2022 Peace Prize to the Peace Community

 of San José de Apartadó for its struggle to

build peace in Colombia. The award is

supported by Barcelona’s Chamber of Deputies.

The Peace Community is located a few kilometers from the urban part of Apartadó (Antioquia Department). In 1997, after fleeing from the massacres and the war for the banana properties in Urabá, hundreds of campesinos with no place to go settled on farms in the region and formed a legal entity. They were on land that had recently been abandoned by other citizens in the midst of the conflict.

For 25 years, these displaced campesinos have built a new home on farms in the Apartadó Municipality, and they have resisted the guerrillas’ advance in the banana country, and also the later paramilitary incursion ordered by the Self-Defense Forces, who were seeking territorial control and control of drug trafficking routes.

They have remained at the margin of the conflict, working the land, and subsisting, in spite of being the victims of hundreds and reiterated attacks, such as massacres, selective murders, and forced displacement. Historically, they have been accused of assisting opposing gangs by every armed actor in Urabá. Nevertheless, the Community represents a neutral zone in the midst of one of the areas most abused by the war in the recent history of the country.

And to add insult to injury, the Peace Community has resisted the paramilitaries’ and Self-Defense Forces’ association with the Colombian Armed Forces. That association has led to joint patrols and cruel massacres. They were accused of collaborating with the guerrillas, when instead they were maintaining a model for campesinos that is unique in the world. Such is their aversion to the authorities that, on the properties where the Community lives and works, they do not permit members of the Police or the Army to enter, as they consider them actors in the war.

Memory is everywhere on the property of the Community. They constantly do honor to their members who have been murdered, and those include three children, massacred in 2005 by paramilitaries together with soldiers from the 17th Brigade. At present, they are requesting the government to stabilize their land titles, and to free them from the criminal control by the Clan del Golfo, whose center of operations is in Urabá.

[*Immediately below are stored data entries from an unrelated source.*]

This design comes from an exercise in tuning for small area on the open sky130 flow, not from production work.
The RTL was checked by simulation tests, not by an equivalence proof against the original design.
No driver is modelled on the clock port, so clocking that relies on it looks cheaper here than on a real chip.
Power is estimated from default activity; no workload was simulated.

Setup of run 1:
Design pong, start of the top module:
module pong(clk, row, column, left, right, pause, reset, barra, bola);
	input clk;
	input [9:0] row, column;
	input right, left, pause, reset;
	output reg barra;
	output reg bola;
	reg [7:0] lf;
	wire lz = ~|lf[6:0];
	wire tick = lz & ~lf[7];
	wire fb = lf[7] ^ lf[5] ^ lf[4] ^ lf[3] ^ lz;
	reg [9:0] yc;
	reg [8:0] x1c;
	reg [9:1] y1h;
	reg srv, dxn, dyn;
	wire [9:0] y1c = {y1h, srv | ~x1c[0]};
	function [10:0] add10(input [9:0] a, input [9:0] b);
		integer i;
		reg c;
		begin
			c = 1'b0;
			for (i = 0; i < 10; i = i + 1) begin
				add10[i] = a[i] ^ b[i] ^ c;
				c = (a[i] & b[i]) | (a[i] & c) | (b[i] & c);
			end
			add10[10] = c;
		end
	endfunction
	function [9:0] add9(input [8:0] a, input [8:0] b);
		integer i;
		reg c;
		begin
			c = 1'b0;
			for (i = 0; i < 9; i = i + 1) begin
				add9[i] = a[i] ^ b[i] ^ c;
				c = (a[i] & b[i]) | (a[i] & c) | (b[i] & c);
			end
			add9[9] = c;
		end
	endfunction
	function [9:0] step10(input [9:0] v, input d, input e);
		integer i;
		reg c;
		begin
			c = e;
			for (i = 0; i < 10; i = i + 1) begin
				step10[i] = v[i] ^ c;
				c = c & (v[i] ^ d);
			end
		end
	endfunction
	wire [10:0] spc = add10(column, yc);
	wire [9:0] sbr = add9(row[8:0], x1c);
	wire [10:0] sbc = add10(column, y1c);
	wire prow = (row[9:3] == 7'd55) | (row == 10'd448);
	wire pcol = spc[10] & (spc[9:7] == 3'd0) &
		(~spc[6] | (spc[5:3] == 3'd0 & ~(spc[2] & (spc[1] | spc[0]))));
  ...
Size in the first run: roughly 310 cells after synthesis, roughly 41 flip-flops, about 27 I/O pins, about 0.0028 mm2 of cells after synthesis.
==> flow/config.mk <==
export PLATFORM = sky130hd
export DESIGN_NAME = pong
export DESIGN_NICKNAME = pong
export VERILOG_FILES = /design/flow/design.v
export SDC_FILE = /design/flow/constraint.sdc
export NUM_CORES = 4
export LEC_CHECK = 0
export CAP_MARGIN = 20
export CORE_MARGIN = 2
export CORE_UTILIZATION = 70
export GPL_TIMING_DRIVEN = 0
export PLACE_DENSITY = 0.8
export SLEW_MARGIN = 20
==> flow/constraint.sdc <==
create_clock -name core_clock -period 10.0 [get_ports {clk}]
set_input_delay 2.0000 -clock core_clock [delete_from_list [all_inputs] [get_ports {clk}]]
set_output_delay 2.0000 -clock core_clock [all_outputs]
set_load 0.01 [all_outputs]
standard.sh (not shown) runs the stock make flow with config.mk's settings and CLKGATE_MAP_FILE= SYNTH_SCRIPT=/design/flow/synth_recipe.tcl, a recipe that flattens the netlist after the stock synthesis.
==> flow/flow/run.sh <==
#!/bin/bash
# Layout flow: the standard flow (standard.sh) with these changes:
#  - synthesis is ORFS's, except that Yosys's synth runs with -noabc (no
#    quick generic abc pass before the adder extraction), and ORFS's one
#    abc call is replaced by flow/abc_portfolio.tcl, which maps the logic
#    for area with each flow/abc*.abc script (dch + amap and variants) and
#    keeps the smallest netlist; the registers are mapped before any abc
#    call and are those of the standard synthesis;
#  - the port buffers are the smallest buffer, buf_1;
#  - the clock tree is built of clkbuf_4, and flow/post_cts.tcl upsizes
#    to clkbuf_8 the buffers whose clock pins would see too high a slew.
# The make output goes to flow.log here; ORFS's own logs are under orfs/logs.
set -euo pipefail
W=$(pwd)
F=$W/flow
export PF_ABC_DIR=$F
python3 - "$FLOW_HOME/scripts/synth.tcl" "$W/synth_area.tcl" "$F/abc_portfolio.tcl" <<'PY'
import sys
src, dst, pf = sys.argv[1:]
s = open(src).read()
old = "  log_cmd abc {*}$abc_args\n"
assert s.count(old) == 1, "abc call not found in synth.tcl"
open(dst, "w").write(s.replace(old, "  source " + pf + "\n"))
PY
sed "s|source \$::env(SCRIPTS_DIR)/synth.tcl|source $W/synth_area.tcl|" \
	"$W/synth_recipe.tcl" > "$W/synth_recipe_area.tcl"
grep -q 'synth_area.tcl' "$W/synth_recipe_area.tcl"
bash "$W/standard.sh" "SYNTH_SCRIPT=$W/synth_recipe_area.tcl" "SYNTH_ARGS=-noabc" \
	"BUFFER_PORTS_ARGS=-buffer_cell sky130_fd_sc_hd__buf_1" \
	"CTS_ARGS=-sink_clustering_enable -repair_clock_nets -dont_use_dummy_load -buf_list sky130_fd_sc_hd__clkbuf_4 -root_buf sky130_fd_sc_hd__clkbuf_4" \
	"POST_CTS_TCL=$F/post_cts.tcl" finish > "$W/flow.log" 2>&1
==> flow/flow/abc1_dch_amap.abc <==
strash
dch -f
amap
topo
==> flow/flow/abc2_dch_amapm.abc <==
strash
dch -f
amap -m
topo
==> flow/flow/abc3_compress_amap.abc <==
strash
balance -l
resub -K 6 -l
rewrite -l
resub -K 6 -N 2 -l
refactor -l
resub -K 8 -l
balance -l
resub -K 8 -N 2 -l
rewrite -l
resub -K 10 -l
rewrite -z -l
resub -K 10 -N 2 -l
balance -l
resub -K 12 -l
refactor -z -l
resub -K 12 -N 2 -l
rewrite -z -l
balance -l
balance -l
resub -K 6 -l
rewrite -l
resub -K 6 -N 2 -l
refactor -l
resub -K 8 -l
balance -l
resub -K 8 -N 2 -l
rewrite -l
resub -K 10 -l
rewrite -z -l
resub -K 10 -N 2 -l
balance -l
resub -K 12 -l
refactor -z -l
resub -K 12 -N 2 -l
rewrite -z -l
balance -l
dch -f
amap
topo
==> flow/flow/abc4_mfs_amap.abc <==
strash
dch -f
if -K 4 -a
mfs2 -a
strash
dch -f
amap
topo
==> flow/flow/abc5_nf.abc <==
&get -n
&st
&dch -f
&nf -R 1000
&put
topo
==> flow/flow/abc_portfolio.tcl <==
# Replaces ORFS's single abc call in synthesis: maps the logic with each
# flow/abc*.abc script and keeps the netlist with the smallest area. Only
# combinational logic is mapped; the registers are already mapped and are
# not touched.
design -save pf_pre_abc
set pf_best_area -1
foreach pf_script [lsort [glob $::env(PF_ABC_DIR)/abc*.abc]] {
  design -load pf_pre_abc
  log_cmd abc -script $pf_script {*}[lrange $abc_args 2 end]
  set pf_stat [tee -q -s result.string stat {*}$lib_args]
  if { ![regexp {Chip area for module [^:]*: *([0-9.eE+-]+)} $pf_stat -> pf_area] } {
    error "ABC portfolio: no area in stat output"
  }
  puts "ABC portfolio: [file tail $pf_script] area $pf_area"
  if { $pf_best_area < 0 || $pf_area < $pf_best_area } {
    set pf_best_area $pf_area
    set pf_best_script $pf_script
    design -save pf_best
  }
}
design -load pf_best
puts "ABC portfolio: using [file tail $pf_best_script] area $pf_best_area"
Other scripts of this flow, unchanged in this note and not shown: flow/flow/post_cts.tcl
Run 1 completed end to end with timing, DRC and antenna clean.
For run 2, these inputs were changed with respect to run 1:
==> flow/flow/abc10_2xm.abc (new file) <==
strash
dch -f
amap -m
topo
strash
dch -f
amap -m
topo
==> flow/flow/abc11_4x.abc (new file) <==
strash
dch -f
amap
topo
strash
dch -f
amap
topo
strash
dch -f
amap
topo
strash
dch -f
amap
topo
==> flow/flow/abc12_c2x.abc (new file) <==
strash
balance -l
resub -K 6 -l
rewrite -l
resub -K 6 -N 2 -l
refactor -l
resub -K 8 -l
balance -l
resub -K 8 -N 2 -l
rewrite -l
resub -K 10 -l
rewrite -z -l
resub -K 10 -N 2 -l
balance -l
resub -K 12 -l
refactor -z -l
resub -K 12 -N 2 -l
rewrite -z -l
balance -l
dch -f
amap
topo
strash
dch -f
amap
topo
==> flow/flow/abc6_c3.abc (new file) <==
strash
balance -l
resub -K 6 -l
rewrite -l
resub -K 6 -N 2 -l
refactor -l
resub -K 8 -l
balance -l
resub -K 8 -N 2 -l
rewrite -l
resub -K 10 -l
rewrite -z -l
resub -K 10 -N 2 -l
balance -l
resub -K 12 -l
refactor -z -l
resub -K 12 -N 2 -l
rewrite -z -l
balance -l
balance -l
resub -K 6 -l
rewrite -l
resub -K 6 -N 2 -l
refactor -l
resub -K 8 -l
balance -l
resub -K 8 -N 2 -l
rewrite -l
resub -K 10 -l
rewrite -z -l
resub -K 10 -N 2 -l
balance -l
resub -K 12 -l
refactor -z -l
resub -K 12 -N 2 -l
rewrite -z -l
balance -l
balance -l
resub -K 6 -l
rewrite -l
resub -K 6 -N 2 -l
refactor -l
resub -K 8 -l
balance -l
resub -K 8 -N 2 -l
rewrite -l
resub -K 10 -l
rewrite -z -l
resub -K 10 -N 2 -l
balance -l
resub -K 12 -l
refactor -z -l
resub -K 12 -N 2 -l
rewrite -z -l
balance -l
dch -f
amap
topo
==> flow/flow/abc7_cdc.abc (new file) <==
strash
balance -l
resub -K 6 -l
rewrite -l
resub -K 6 -N 2 -l
refactor -l
resub -K 8 -l
balance -l
resub -K 8 -N 2 -l
rewrite -l
resub -K 10 -l
rewrite -z -l
resub -K 10 -N 2 -l
balance -l
resub -K 12 -l
refactor -z -l
resub -K 12 -N 2 -l
rewrite -z -l
balance -l
dc2
balance -l
resub -K 6 -l
rewrite -l
resub -K 6 -N 2 -l
refactor -l
resub -K 8 -l
balance -l
resub -K 8 -N 2 -l
rewrite -l
resub -K 10 -l
rewrite -z -l
resub -K 10 -N 2 -l
balance -l
resub -K 12 -l
refactor -z -l
resub -K 12 -N 2 -l
rewrite -z -l
balance -l
dch -f
amap
topo
==> flow/flow/abc8_2x.abc (new file) <==
strash
dch -f
amap
strash
dch -f
amap
topo
==> flow/flow/abc9_c2m.abc (new file) <==
strash
balance -l
resub -K 6 -l
rewrite -l
resub -K 6 -N 2 -l
refactor -l
resub -K 8 -l
balance -l
resub -K 8 -N 2 -l
rewrite -l
resub -K 10 -l
rewrite -z -l
resub -K 10 -N 2 -l
balance -l
resub -K 12 -l
refactor -z -l
resub -K 12 -N 2 -l
rewrite -z -l
balance -l
balance -l
resub -K 6 -l
rewrite -l
resub -K 6 -N 2 -l
refactor -l
resub -K 8 -l
balance -l
resub -K 8 -N 2 -l
rewrite -l
resub -K 10 -l
rewrite -z -l
resub -K 10 -N 2 -l
balance -l
resub -K 12 -l
refactor -z -l
resub -K 12 -N 2 -l
rewrite -z -l
balance -l
dch -f
amap -m
topo
==> comparison <==
When run 2 is set beside run 1, its global-route wire length before repair turns out to be about 3% larger. Of the two values seen for endpoint of the most critical setup path, y1h[9]$_SDFF_PP1_ was produced by run 2 and y1h[8]$_SDFF_PP0_ by run 1. Relative to run 1, total number of multi-input combinational cells decreased by 5 in run 2. Run 1 -> run 2: remaining antenna violation count delta 0, exact match. Run 2 vs. run 1: worst hold slack down 0.021 ns; design area down 1.4%; reported net switching power up about 1.7%; final critical-path share of the clock period up 3.5 points; via count of the routed design up 15. Summary of run 2 over run 1: clock power -about 2.5%; power -1.6%. Compound-cell area share of the yosys netlist: run 2 vs run 1 up 1.0 points.
What follows belongs to an exercise in optimizing a design on an open flow for small area; a production flow would make more cautious choices.
In this exercise RTL edits were held to simulation tests only and were not proved equivalent to the original.
Power and IR drop assume default switching activity.

== lane 1 ==
==> flow/design.v (excerpt) <==
module pong_core(
	input			clk,
	input			rst,
	input			frame_tick,
	input			game_reset,
	input			p2_up,
	input			p2_down,
	input	[9:0]	hpos,
	input	[9:0]	vpos,
	input			active,
	output reg		pixel,
	output [12:0]	ball_x,
	output [12:0]	ball_y,
	output [12:0]	p1_y,
	output [12:0]	p2_y,
	output [3:0]	direction,
	output reg		goal_p1,
	output reg		goal_p2,
	output reg		nn_up,
	output reg		nn_down,
	output			nn_test
);
	reg [10:0] bx;		 
	reg [9:0]  by;		 
	reg [7:0]  pa;		 
	reg [7:0]  pb;		 
	reg [3:0]  dir;
	reg [4:0]  cnt;		 
	reg [3:0]  cd;		 
	reg [3:0]  cdp;		 
	assign ball_x = {1'b0, bx, 1'b0};
	assign ball_y = {2'b0, by, 1'b0};
	assign p1_y = {2'b0, pa, 3'b0};
	assign p2_y = {2'b0, pb, 3'b0};
	assign direction = dir;
	wire game_rst = game_reset | ((goal_p1 | goal_p2) & (cdp[3:1] == 3'd0));
	wire [7:0] pa_up = (pa <= 8'd36) ? 8'd35 : pa - 8'd2;
	wire [7:0] pa_dn = (pa >= 8'd204) ? 8'd205 : pa + 8'd2;
	wire [7:0] pb_up = (pb <= 8'd36) ? 8'd35 : pb - 8'd2;
	wire [7:0] pb_dn = (pb >= 8'd204) ? 8'd205 : pb + 8'd2;
  ...
Settings: LEC_CHECK=0, ABC_AREA=1, CAP_MARGIN=20, CORE_MARGIN=2, CORE_UTILIZATION=40, CTS_BUF_LIST=sky130_fd_sc_hd__clkbuf_8, SLEW_MARGIN=20; clock period 25.0 ns.
standard.sh (not shown) runs the stock make flow with config.mk's settings and CLKGATE_MAP_FILE= SYNTH_SCRIPT=/design/flow/synth_recipe.tcl, a recipe that flattens the netlist after the stock synthesis.
==> flow/flow/run.sh <==
#!/bin/bash
# The standard layout (the standard.sh), with one change to synthesis:
# arithmetic is left to ABC as plain logic (no extracted half/full-adder cells,
# no Kogge-Stone carry map) and ABC maps for area (flow/area.abc).
# Registers, their names and cell types are those of the standard synthesis.
set -euo pipefail
WORK=$(pwd)
FLOWDIR=$WORK/flow

# synthesis script: the standard flow's own, with ABC's script swapped for flow/area.abc
{
  printf 'proc abc {args} {\n'
  printf '  set i [lsearch -exact $args -script]\n'
  printf '  if {$i >= 0} { lset args [expr {$i + 1}] {%s} }\n' "$FLOWDIR/area.abc"
  printf '  yosys abc {*}$args\n'
  printf '}\n'
  cat "$WORK/synth_recipe.tcl"
} > "$WORK/area_synth.tcl"

# standard.sh with that script and without the adder maps
sed -e "s#SYNTH_SCRIPT=[^ ]*synth_recipe.tcl#SYNTH_SCRIPT=$WORK/area_synth.tcl#" \
    -e "s#CLKGATE_MAP_FILE= #CLKGATE_MAP_FILE= ADDER_MAP_FILE= SYNTH_OPERATIONS_ARGS=-noshare #" \
    "$WORK/standard.sh" > "$WORK/area_standard.sh"
grep -q "area_synth.tcl" "$WORK/area_standard.sh"
grep -q "ADDER_MAP_FILE= " "$WORK/area_standard.sh"

bash "$WORK/area_standard.sh" > "$WORK/flow_make.log" 2>&1
==> flow/flow/area.abc <==
strash
dch -f
amap
strash
dc2
dch -f
amap
strash
dch -f
amap
topo
stime -c
Inputs modified between lane 1 and lane 2:
Settings: a deleted ABC_AREA that had been 1; a deleted CTS_BUF_LIST that had been sky130_fd_sc_hd__clkbuf_8.
==> flow/flow/run.sh <==
#!/bin/bash
# The standard layout (the standard.sh) with these changes:
#  - synthesis leaves arithmetic to ABC as plain logic (no extracted
#    half/full-adder cells, no Kogge-Stone carry map) and ABC maps for
#    area (flow/area.abc); registers, their names and cell types are those
#    of the standard synthesis;
#  - the port buffers are the smallest buffer (buf_1) instead of
#    clkdlybuf4s50_1; every port still gets its own buffer;
#  - clock tree synthesis uses clkbuf_8 and no dummy loads.
set -euo pipefail
WORK=$(pwd)
FLOWDIR=$WORK/flow

# synthesis script: the standard flow's own, with ABC's script swapped for flow/area.abc
{
  printf 'proc abc {args} {\n'
  printf '  set i [lsearch -exact $args -script]\n'
  printf '  if {$i >= 0} { lset args [expr {$i + 1}] {%s} }\n' "$FLOWDIR/area.abc"
  printf '  yosys abc {*}$args\n'
  printf '}\n'
  cat "$WORK/synth_recipe.tcl"
} > "$WORK/area_synth.tcl"

EXTRA="ADDER_MAP_FILE= SYNTH_OPERATIONS_ARGS=-noshare"
EXTRA="$EXTRA 'BUFFER_PORTS_ARGS=-buffer_cell sky130_fd_sc_hd__buf_1'"
EXTRA="$EXTRA 'CTS_ARGS=-sink_clustering_enable -repair_clock_nets -dont_use_dummy_load -buf_list sky130_fd_sc_hd__clkbuf_8 -sink_clustering_size 24'"

sed -e "s#SYNTH_SCRIPT=[^ ]*synth_recipe.tcl#SYNTH_SCRIPT=$WORK/area_synth.tcl#" \
    -e "s#CLKGATE_MAP_FILE= #CLKGATE_MAP_FILE= $EXTRA #" \
    "$WORK/standard.sh" > "$WORK/area_standard.sh"
grep -q "area_synth.tcl" "$WORK/area_standard.sh"
grep -q "dont_use_dummy_load" "$WORK/area_standard.sh"

bash "$WORK/area_standard.sh" > "$WORK/flow_make.log" 2>&1
## What came out
Lane 2 completed; timing, DRC and antenna clean
On global-route usage, lane 2 and lane 1 are neck and neck.
On sequential cell count, lane 2 tracks lane 1 almost exactly.
Overall power after layout shrinks by a few percent when moving from lane 1 to lane 2.
Across both runs, share of total power in the clock network was lower for lane 2 than for lane 1.
The clock latency of the later-clocked register in the worst-skew pair on lane 1 is in line with that on lane 2.
Compared with lane 1, lane 2 instantiates a smaller number of cells.
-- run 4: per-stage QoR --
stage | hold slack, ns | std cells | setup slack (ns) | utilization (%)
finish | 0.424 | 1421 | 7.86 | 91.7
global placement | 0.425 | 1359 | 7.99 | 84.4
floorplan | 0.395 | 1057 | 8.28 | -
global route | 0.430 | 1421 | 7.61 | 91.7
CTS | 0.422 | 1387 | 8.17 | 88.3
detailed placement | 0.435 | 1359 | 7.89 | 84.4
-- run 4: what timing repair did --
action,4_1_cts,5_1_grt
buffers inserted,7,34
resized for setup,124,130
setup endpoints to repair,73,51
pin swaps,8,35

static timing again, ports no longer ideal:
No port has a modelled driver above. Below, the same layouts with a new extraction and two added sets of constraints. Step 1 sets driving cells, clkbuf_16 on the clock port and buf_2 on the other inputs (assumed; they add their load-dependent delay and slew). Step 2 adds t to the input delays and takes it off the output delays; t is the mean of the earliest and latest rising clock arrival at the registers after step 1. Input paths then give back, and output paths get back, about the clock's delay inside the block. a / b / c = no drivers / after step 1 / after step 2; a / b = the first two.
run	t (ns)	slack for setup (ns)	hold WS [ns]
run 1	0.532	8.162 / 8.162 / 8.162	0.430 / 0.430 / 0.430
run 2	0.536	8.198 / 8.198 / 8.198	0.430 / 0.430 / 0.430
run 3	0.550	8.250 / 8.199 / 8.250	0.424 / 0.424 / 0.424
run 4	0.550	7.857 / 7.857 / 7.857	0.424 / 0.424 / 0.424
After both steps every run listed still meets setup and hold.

Last year the Peace Prize was bestowed on the pianist and activist James Rhodes, who promoted the Organic Law for the Integrated Protection of Children and Adolescents in Spain. Under the “Rhodes Law” the legal authorities only interview victims once during the criminal investigation. It also extends the statute of limitations to 35 years for investigations in cases of sexual abuse of children and adolescents.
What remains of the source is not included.